Of course I was! This shit is obvious!
So! Don't act like what you're doing is all anyone can do. It is what you are doing. Do not presume to know what options I saw and what actions I took just because you clearly never had to look as hard as I did. Do not presume that repeatedly going out of your way to subject yourself to your abuser is just what's done. I don't know whether to feel envy or disgust when it comes to people who never had to learn the hard way that you
need to not fucking do that.There comes a time when I just want to tell them that I'm tired of hearing about problems they must not care about enough to solve. That's a shitty thing to say, but as someone who deserves to be proud of making the correct decisions, I sure as hell think it.
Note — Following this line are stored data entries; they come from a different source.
==> flow/design.v <==
`timescale 1ns / 1ps
module keypad_nandland(
    clk,
    Row,
    Col,
    DecodeOut,
	 out_7seg
    );
    input clk;						 
    input [3:0] Row;				 
    output [3:0] Col;			 
    output [3:0] DecodeOut;	 
	 output reg [15:0]out_7seg;
	reg [3:0] Col;
	reg [3:0] DecodeOut;
	reg [19:0] sclk;
	always @(posedge clk) begin
			if (sclk == 20'b00011000011010100000) begin
				Col <= 4'b0111;
				sclk <= sclk + 1'b1;
			end
			else if(sclk == 20'b00011000011010101000) begin
				if (Row == 4'b0111) begin
					DecodeOut <= 4'b0001;		 
					out_7seg = ~(16'b00000000_00000110);
				end
				else if(Row == 4'b1011) begin
					DecodeOut <= 4'b0100; 		 
					out_7seg = ~(16'b11111111_00000000);
				end
				else if(Row == 4'b1101) begin
					DecodeOut <= 4'b0111; 		 
				end
				else if(Row == 4'b1110) begin
					DecodeOut <= 4'b0000; 		 
				end
				sclk <= sclk + 1'b1;
			end
			else if(sclk == 20'b00110000110101000000) begin
				Col<= 4'b1011;
				sclk <= sclk + 1'b1;
			end
			else if(sclk == 20'b00110000110101001000) begin
				if (Row == 4'b0111) begin
					DecodeOut <= 4'b0010; 		 
					out_7seg = ~(16'b00000000_11111111);
				end
				else if(Row == 4'b1011) begin
					DecodeOut <= 4'b0101; 		 
				end
				else if(Row == 4'b1101) begin
					DecodeOut <= 4'b1000; 		 
				end
				else if(Row == 4'b1110) begin
					DecodeOut <= 4'b1111; 		 
				end
				sclk <= sclk + 1'b1;
			end
			else if(sclk == 20'b01001001001111100000) begin
				Col<= 4'b1101;
				sclk <= sclk + 1'b1;
			end
			else if(sclk == 20'b01001001001111101000) begin
				if(Row == 4'b0111) begin
					DecodeOut <= 4'b0011; 		 
				end
				else if(Row == 4'b1011) begin
					DecodeOut <= 4'b0110; 		 
				end
				else if(Row == 4'b1101) begin
					DecodeOut <= 4'b1001; 		 
				end
				else if(Row == 4'b1110) begin
					DecodeOut <= 4'b1110; 		 
				end
				sclk <= sclk + 1'b1;
			end
			else if(sclk == 20'b01100001101010000000) begin
				Col<= 4'b1110;
				sclk <= sclk + 1'b1;
			end
			else if(sclk == 20'b01100001101010001000) begin
				if(Row == 4'b0111) begin
					DecodeOut <= 4'b1010;  
				end
				else if(Row == 4'b1011) begin
					DecodeOut <= 4'b1011;  
				end
				else if(Row == 4'b1101) begin
					DecodeOut <= 4'b1100;  
				end
				else if(Row == 4'b1110) begin
					DecodeOut <= 4'b1101;  
				end
				sclk <= 20'b00000000000000000000;
			end
			else begin
				sclk <= sclk + 1'b1;
			end
	end
endmodule 
==> flow/run.sh <==
#!/bin/bash
# OpenROAD 26Q1-2900-gdf79404cd8, Yosys 0.63+post, stock flow scripts
make -C /OpenROAD-flow-scripts/flow DESIGN_CONFIG=/design/flow/config.mk WORK_HOME=/design/flow/orfs finish
==> flow/config.mk <==
export PLATFORM = sky130hd
export DESIGN_NAME = keypad_nandland
export DESIGN_NICKNAME = keypad_nandland
export VERILOG_FILES = /design/flow/design.v
export SDC_FILE = /design/flow/constraint.sdc
export NUM_CORES = 4
export LEC_CHECK = 1
export CORE_AREA = 10 10 112 112
export DIE_AREA = 0 0 122 122
==> flow/constraint.sdc <==
current_design keypad_nandland

set clk_period 3.2
set clk_io_pct 0.2

create_clock -name clk0 -period $clk_period [get_ports {clk}]

set non_clock_inputs [all_inputs -no_clocks]
set_input_delay [expr $clk_period * $clk_io_pct] -clock clk0 $non_clock_inputs
set_output_delay [expr $clk_period * $clk_io_pct] -clock clk0 [all_outputs]
==> flow_summary.yaml <==
# flow metrics
logic_synthesis:
  yosys.area.top_type: "dfxtp_1"
  syn_inst: 199
  synth_seq_share: 0.392
  edf_count: 7
  yosysTopAreaCellShare: 0.273
  ys_chip_area_um2: 1760
  ys_cells: 199
  ys_sh_xor: 0.0995
  top_logic_kind: "simple AND/OR/NAND/NOR gates"
  avgSynthCellArea_um2: 8.85
  ys_sh_mux: 0.0114
  async_flop_share: 0
  yosysWarnings: 1
  simple_gate_share: 0.303
  ys_seq_elements: 31
  yosys.area_share.adder: 0.0142
  top_cells_by_area: "dfxtp_1, edfxtp_1, buf_4, xnor2_1, xor2_1"
  ys_sh_aoi: 0.0881
  syn_area_um2: 1760
  yosysUniqueCellTypes: 45
  flop_cell: "dfxtp_1"
grt:
  grt_pass1_vias: 1351
  grt_max_degree: 11
  grt_pass1_wl_um: 6330
  grt_overflow: 0
  antenna_found_initial: 0
  grt_usage: 0.0508
final_layout:
  final_util: 0.215
  syn_to_final_growth_pct: 24.9
  combGateArea_um2: 908
  mostFrequentLayoutCells: "clkdlybuf4s50_1, dfxtp_1, nor2_1"
  nFillCells: 1075
  drive_gt1_frac: 0.0981
  finalNonFillerCells: 350
  design_area_um2: 2200
  layout_top_cell: "clkdlybuf4s50_1"
  flop_area_um2: 691
pwr:
  p_per_area_nw_per_um2: 356
  irDropWorstVdd_uv: 170
  leakagePower_nw: 0.752
  power.total_uw: 783
cts:
  cts.sinks: 31
  clk_latency_ns: 0.28
  cts.clk_slew.worst_paths_ns: 0.07
  root_buffer: "clkbuf_8"
  htree_levels: 2
  cts_buffers: 5
  cts_setup_buffers: 0
  tritoncts: "built"
  cts_buffer_depth: 2
  cts.repair.resized: 0
  ctsHoldBuffers: 0
floorplanning:
  fp_util: 0.172
  die-width_um: 122
  fp-row-count: 37
  die_h_um: 122
  chipArea_um2: 14900
  core_area_um2: 10200
  pin_count: 29
setup_path:
  required_ns: 3.12
  worstReg2RegStart: "sclk[4]"
  start_kind: "register"
  r2r_end: "out_7seg[7]"
  r2r_setup_slack_ns: 0.45
  rr_worst_depth: 6
  critical_path_arrival_ns: 2.67
  path_class: "reg -> reg"
  crit_fanout: 9
  end_kind: "register"
route:
  drtIter0Drc: 79
  routedWlPerCell_um: 10.7
  drc_errors: 0
  via_count: 1415
  drt_first_pass_iters: 4
  drt-total-wl_um: 3760
  top_layer_used: "met4"
  via_per_inst: 4.04
  drt-met1-wl_um: 1800
  n_antenna_cell: 0
  routed-wl-met2_um: 1540
  dr_wl_met3_um: 390
  antenna_left: 0
final_timing:
  fmax_ghz: 0.364
  setup_ws_ns: 0.453
  rsz0062_at_grt: "no"
  relSlewSlack: 0.656
  hold_viol: 0
  hold_slack_ns: 0.468
  finClkSkew_ns: 0.00512
  fin_crit_sh: 0.858
  fin_setup_tns_ns: 0
  slew_viol_final: 0
  period_needed_ns: 2.75
  tightest_slew_ns: 0.511
  setup_violations: 0
min_path:
  worstHoldStart: "Col[0]"
  worstHoldPathCells: 2
  hold_class: "reg -> reg"
  whs_endpoint: "Col[0]"
placement:
  portBuffers: 28
  dp.cells: 342
  place_ws_ns: 0.514
  gp_congestion: 0.815
  place_area_um2: 2090
  dp.final_hpwl_um: 2850
job:
  openroad.warnings: 26
  max_cap_viol_count: 0
run_status:
  status: "complete, no violations"
## worst max path at each step
stage,startpoint,end,slack [ns],cells past startpoint
CTS,sclk[4],out_7seg[7],0.46,6
global route,sclk[4],out_7seg[7],0.24,6
finish,sclk[4],out_7seg[7],0.45,6
## critical path, cell delays in order (launching register included)
cell and delay, ns:
dfxtp_1 0.35, or4b_4 0.56, nor4_2 0.47, nand2_1 0.21, clkinv_1 0.20, o21ai_0 0.12
a221oi_1 0.49
## cell type report
type / count / share of cell area
clock buffer: 7 / 0.0489
tap: 136 / 0.0774
clock inverter: 1 / 0.00228
sequential: 31 / 0.314
inverter: 8 / 0.0137
multi-input combinational: 138 / 0.413
timing repair buffer: 29 / 0.131
## registers in the layout, indices dropped and copies added, names as in the netlist
name and count:
DecodeOut 4, out_7seg 3, Col 4, sclk 20
## cell usage after synthesis (2+ instances only)
cell and instances:
and3_1 2, inv_1 7, ha_1 2, or3b_2 2
or4_1 3, nand4bb_1 4, dfxtp_1 24, nand3_1 13
o31ai_1 2, edfxtp_1 7, buf_4 13, xnor2_1 10
and3b_1 2, nand4_1 3, nand4b_1 2, xor2_1 10
mux2i_1 2, nand3b_1 2, o22ai_1 2, a221oi_1 2
or2_2 5, a21oi_1 3, nor4_1 5, o21ai_0 4
nor2_1 21, nand2_1 17, clkbuf_1 9, and4_1 2
and2_1 3
## cell families after synthesis
logic type	after synthesis
simple gates	92
flops	31
mux	2
compound gates	22
fa+ha+maj	2
xor+xnor	20
buf+inv	30
## report_power, final
part	switching [mW]	total (mW)	internal [mW]	leakage, nW
Combinational	0.0124	0.0234	0.0110	0.435
Clock	0.140	0.361	0.220	0.0594
Sequential	0	0.399	0.399	0.258
## layer usage
layer	global-route usage	up-vias
met2	0.0781	48
met5	0	-
met3	0.0183	4
met4	0.00894	0
li1	-	717
met1	0.0681	646
Power and IR drop assume default switching activity.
If they just came to get my heart bleeding for them whenever they need to feed on my sympathy to refuel for their next deliberate pursuit of being hurt.
This is what finally got me off the codependency schtick.
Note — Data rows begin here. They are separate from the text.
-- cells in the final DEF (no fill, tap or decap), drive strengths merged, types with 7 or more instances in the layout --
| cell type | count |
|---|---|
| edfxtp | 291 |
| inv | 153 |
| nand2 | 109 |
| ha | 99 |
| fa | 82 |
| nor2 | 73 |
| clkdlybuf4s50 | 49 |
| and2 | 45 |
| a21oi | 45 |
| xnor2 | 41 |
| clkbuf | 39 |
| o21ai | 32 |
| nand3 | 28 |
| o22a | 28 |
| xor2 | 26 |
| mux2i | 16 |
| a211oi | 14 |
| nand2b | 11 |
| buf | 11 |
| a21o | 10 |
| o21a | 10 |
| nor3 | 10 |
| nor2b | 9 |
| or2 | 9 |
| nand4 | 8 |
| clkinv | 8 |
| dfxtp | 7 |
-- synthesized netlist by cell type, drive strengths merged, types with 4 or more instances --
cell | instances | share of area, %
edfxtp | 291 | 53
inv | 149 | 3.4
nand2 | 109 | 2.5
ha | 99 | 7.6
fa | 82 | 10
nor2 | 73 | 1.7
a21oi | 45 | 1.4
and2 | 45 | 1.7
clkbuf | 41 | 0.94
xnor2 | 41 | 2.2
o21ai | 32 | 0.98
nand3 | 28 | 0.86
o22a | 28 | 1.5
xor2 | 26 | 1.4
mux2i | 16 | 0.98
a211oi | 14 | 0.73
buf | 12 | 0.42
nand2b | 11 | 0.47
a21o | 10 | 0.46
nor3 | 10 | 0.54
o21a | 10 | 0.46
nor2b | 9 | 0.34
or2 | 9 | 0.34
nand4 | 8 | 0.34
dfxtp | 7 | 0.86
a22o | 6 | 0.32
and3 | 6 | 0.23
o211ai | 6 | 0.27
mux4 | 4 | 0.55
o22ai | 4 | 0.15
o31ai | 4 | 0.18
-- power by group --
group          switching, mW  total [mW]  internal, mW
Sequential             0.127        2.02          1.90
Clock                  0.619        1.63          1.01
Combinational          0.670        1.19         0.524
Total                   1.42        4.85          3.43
`flow/design.v`:
```
`timescale 1ns / 1ps
module clock_divider(
    input clk,
    output reg clk_1Hz
);
reg [23:0] counter;
initial begin
    clk_1Hz = 0;
    counter = 0;
end
always @(posedge clk) begin
    if(counter == 12_000_000 - 1) begin
        clk_1Hz <= ~clk_1Hz;
        counter <= 0;
    end
    else
        counter <= counter + 1;
end
endmodule
`timescale 1ns / 1ps
module debounce_filter(
    input clk,
    input btn_in,
    output reg btn_out
);
reg [1:0] shift_reg;
initial begin
    shift_reg = 2'b00;
    btn_out = 1'b0;
end
always @(posedge clk) begin
    shift_reg <= {shift_reg[0], btn_in};
    if(shift_reg == 2'b11)
        btn_out <= 1'b1;
    else if(shift_reg == 2'b00)
        btn_out <= 1'b0;
end
endmodule
`timescale 1ns / 1ps
module seven_segment(
    input [3:0] value,
    output reg [6:0] segments
);
always @(*) begin
    case(value)
        4'd0: segments = 7'b1000000;  
        4'd1: segments = 7'b1111001;  
        4'd2: segments = 7'b0100100;  
        4'd3: segments = 7'b0110000;  
        4'd4: segments = 7'b0011001;  
        4'd5: segments = 7'b0010010;  
        4'd6: segments = 7'b0000010;  
        4'd7: segments = 7'b1111000;  
        4'd8: segments = 7'b0000000;  
        4'd9: segments = 7'b0010000;  
        default: segments = 7'b1111111;  
    endcase
end
endmodule
`timescale 1ns / 1ps
module top(
    input clk,                
    input rst_n,              
    input pedestrian_btn,     
    output [2:0] vehicle_light,   
    output [1:0] pedestrian_light,  
    output [6:0] seg7         
);
wire clk_1Hz;
wire pedestrian_btn_debounced;
wire [3:0] countdown_value;
clock_divider clk_div(
    .clk(clk),
    .clk_1Hz(clk_1Hz)
);
debounce_filter debouncer(
    .clk(clk_1Hz),
    .btn_in(pedestrian_btn),
    .btn_out(pedestrian_btn_debounced)
);
traffic_controller_fsm controller(
    .clk(clk_1Hz),
    .rst_n(rst_n),
    .pedestrian_btn(pedestrian_btn_debounced),
    .vehicle_light(vehicle_light),
    .pedestrian_light(pedestrian_light),
    .countdown_value(countdown_value)
);
seven_segment display(
    .value(countdown_value),
    .segments(seg7)
);
endmodule
`timescale 1ns / 1ps
module traffic_controller_fsm(
    input clk,                
    input rst_n,              
    input pedestrian_btn,     
    output reg [2:0] vehicle_light,   
    output reg [1:0] pedestrian_light,  
    output [3:0] countdown_value     
);
parameter [2:0] 
    VEHICLE_GREEN  = 3'b001,
    VEHICLE_YELLOW = 3'b010,
    VEHICLE_RED    = 3'b100;
parameter [1:0]
    PEDESTRIAN_RED   = 2'b10,
    PEDESTRIAN_GREEN = 2'b01;
parameter VEHICLE_GREEN_TIME = 15;
parameter VEHICLE_YELLOW_TIME = 3;
parameter PEDESTRIAN_GREEN_TIME = 10;
reg [2:0] current_state, next_state;
reg [5:0] timer;
reg pedestrian_request;
assign countdown_value = (current_state == VEHICLE_RED) ? 
                        ((timer < PEDESTRIAN_GREEN_TIME) ? (PEDESTRIAN_GREEN_TIME - timer) : 0) : 0;
always @(posedge clk or negedge rst_n) begin
    if(!rst_n) begin
        current_state <= VEHICLE_GREEN;
        timer <= 0;
        pedestrian_request <= 0;
    end
    else begin
        current_state <= next_state;
        if(current_state != next_state)
            timer <= 0;
        else
            timer <= timer + 1;
        if(pedestrian_btn && !pedestrian_request)
            pedestrian_request <= 1'b1;
        else if(current_state == VEHICLE_RED)
            pedestrian_request <= 1'b0;
    end
end
always @(*) begin
    case(current_state)
        VEHICLE_GREEN: begin
            if((timer == VEHICLE_GREEN_TIME-1) || pedestrian_request)
                next_state = VEHICLE_YELLOW;
            else
                next_state = VEHICLE_GREEN;
        end
        VEHICLE_YELLOW: begin
            if(timer == VEHICLE_YELLOW_TIME-1)
                next_state = VEHICLE_RED;
            else
                next_state = VEHICLE_YELLOW;
        end
        VEHICLE_RED: begin
            if(timer == PEDESTRIAN_GREEN_TIME-1)
                next_state = VEHICLE_GREEN;
            else
                next_state = VEHICLE_RED;
        end
        default: next_state = VEHICLE_GREEN;
    endcase
end
always @(*) begin
    case(current_state)
        VEHICLE_GREEN: begin
            vehicle_light = 3'b001;
            pedestrian_light = PEDESTRIAN_RED;
        end
        VEHICLE_YELLOW: begin
            vehicle_light = 3'b010;
            pedestrian_light = PEDESTRIAN_RED;
        end
        VEHICLE_RED: begin
            vehicle_light = 3'b100;
            pedestrian_light = PEDESTRIAN_GREEN;
        end
        default: begin
            vehicle_light = 3'b001;
            pedestrian_light = PEDESTRIAN_RED;
        end
    endcase
end
endmodule
```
There is no amount of therapizing or personal work or other emotional heavy lifting that I can do on my end to compensate for the shitty decisions of people like
this. They cannot be saved, because you can do every imaginable thing to create a world in which they can live free of their abuser, and I guarantee you they'll have them over for dinner, list them as an emergency contact, or invite them to the wedding. They will undermine you every step of the way because they like where they are and they're gonna stay addicted to the abuser cycle until
they decide to get clean.
I can't do it for them, so unless they're gonna come to me for real fucking talk about how incomprehensible it is to me that they are obviously going out of their way to seek out abuse, they can keep their... fuckin'... emotional self-harm nonsense to their damn selves. You cut yourself in the feelings if you wanna; I clearly can't stop you.
What you cannot do is sit down with me and solicit my feedback like there's anything I'm gonna say besides, "Actually no I don't do that thing you are doing. Because it is obviously not working and I stop doing things that are demonstrably bullshit once it is demonstrated that they are bullshit." It doesn't take knowing me that long to expect that I will respond to bullshit like you are feeding me bullshit.
I don't care if you ate it first; I don't want your bullshit.

Now, I have on at least one occasion had someone discuss an abusive situation they're in because they needed someone to not
just disagree with the brain weasels, but outright dismiss the brain weasels as inhabiting such an alternate universe of bullshit that their brain weasels are not even saying things that are comprehensible. Some people do eventually appear to benefit from a reality check that rough; some of that set even know this about themselves well enough to solicit it. This is great. I can do that and will happily do it because if support to you looks like "hey tell me this bullshit is bullshit because it is bullshit right?" I am pleased as punch to say, "Yes. It is bullshit for a myriad of reasons that I will happily detail as exhaustively as you like."
What I am not pleased to do is pretend that we all have the luxury to live in fantasy enabler land where if you stick around they'll learn to stop hurting you. What I am not pleased to do is pretend that we all have the luxury to keep hope alive. What I am not pleased to do is hide the sensible, pragmatic, and often merciless decisions I have had to make for my own good
which I am proud of because I
took care of myself and that makes me
fucking awesome because someone I know is cruising for some enabling of their enabling.
No.
Nope.
Get out.
I'm not going to go approach all the people in these situations and tell them my very important opinions on the subject, but I am allowed to post in my very own journal that I am proud not to be them. I couldn't afford to be them, so I wasn't, and I damn well will be proud of that. If anybody has a problem with the fact that I actually chose survival strategies that work and that makes them feel bad, they absolutely can take that messiness elsewhere because I am not here for it.
Support me or learn from me or ignore me, but get the hell out of my way and don't hate me for doing shit right. I had to. So I did. Try it sometime.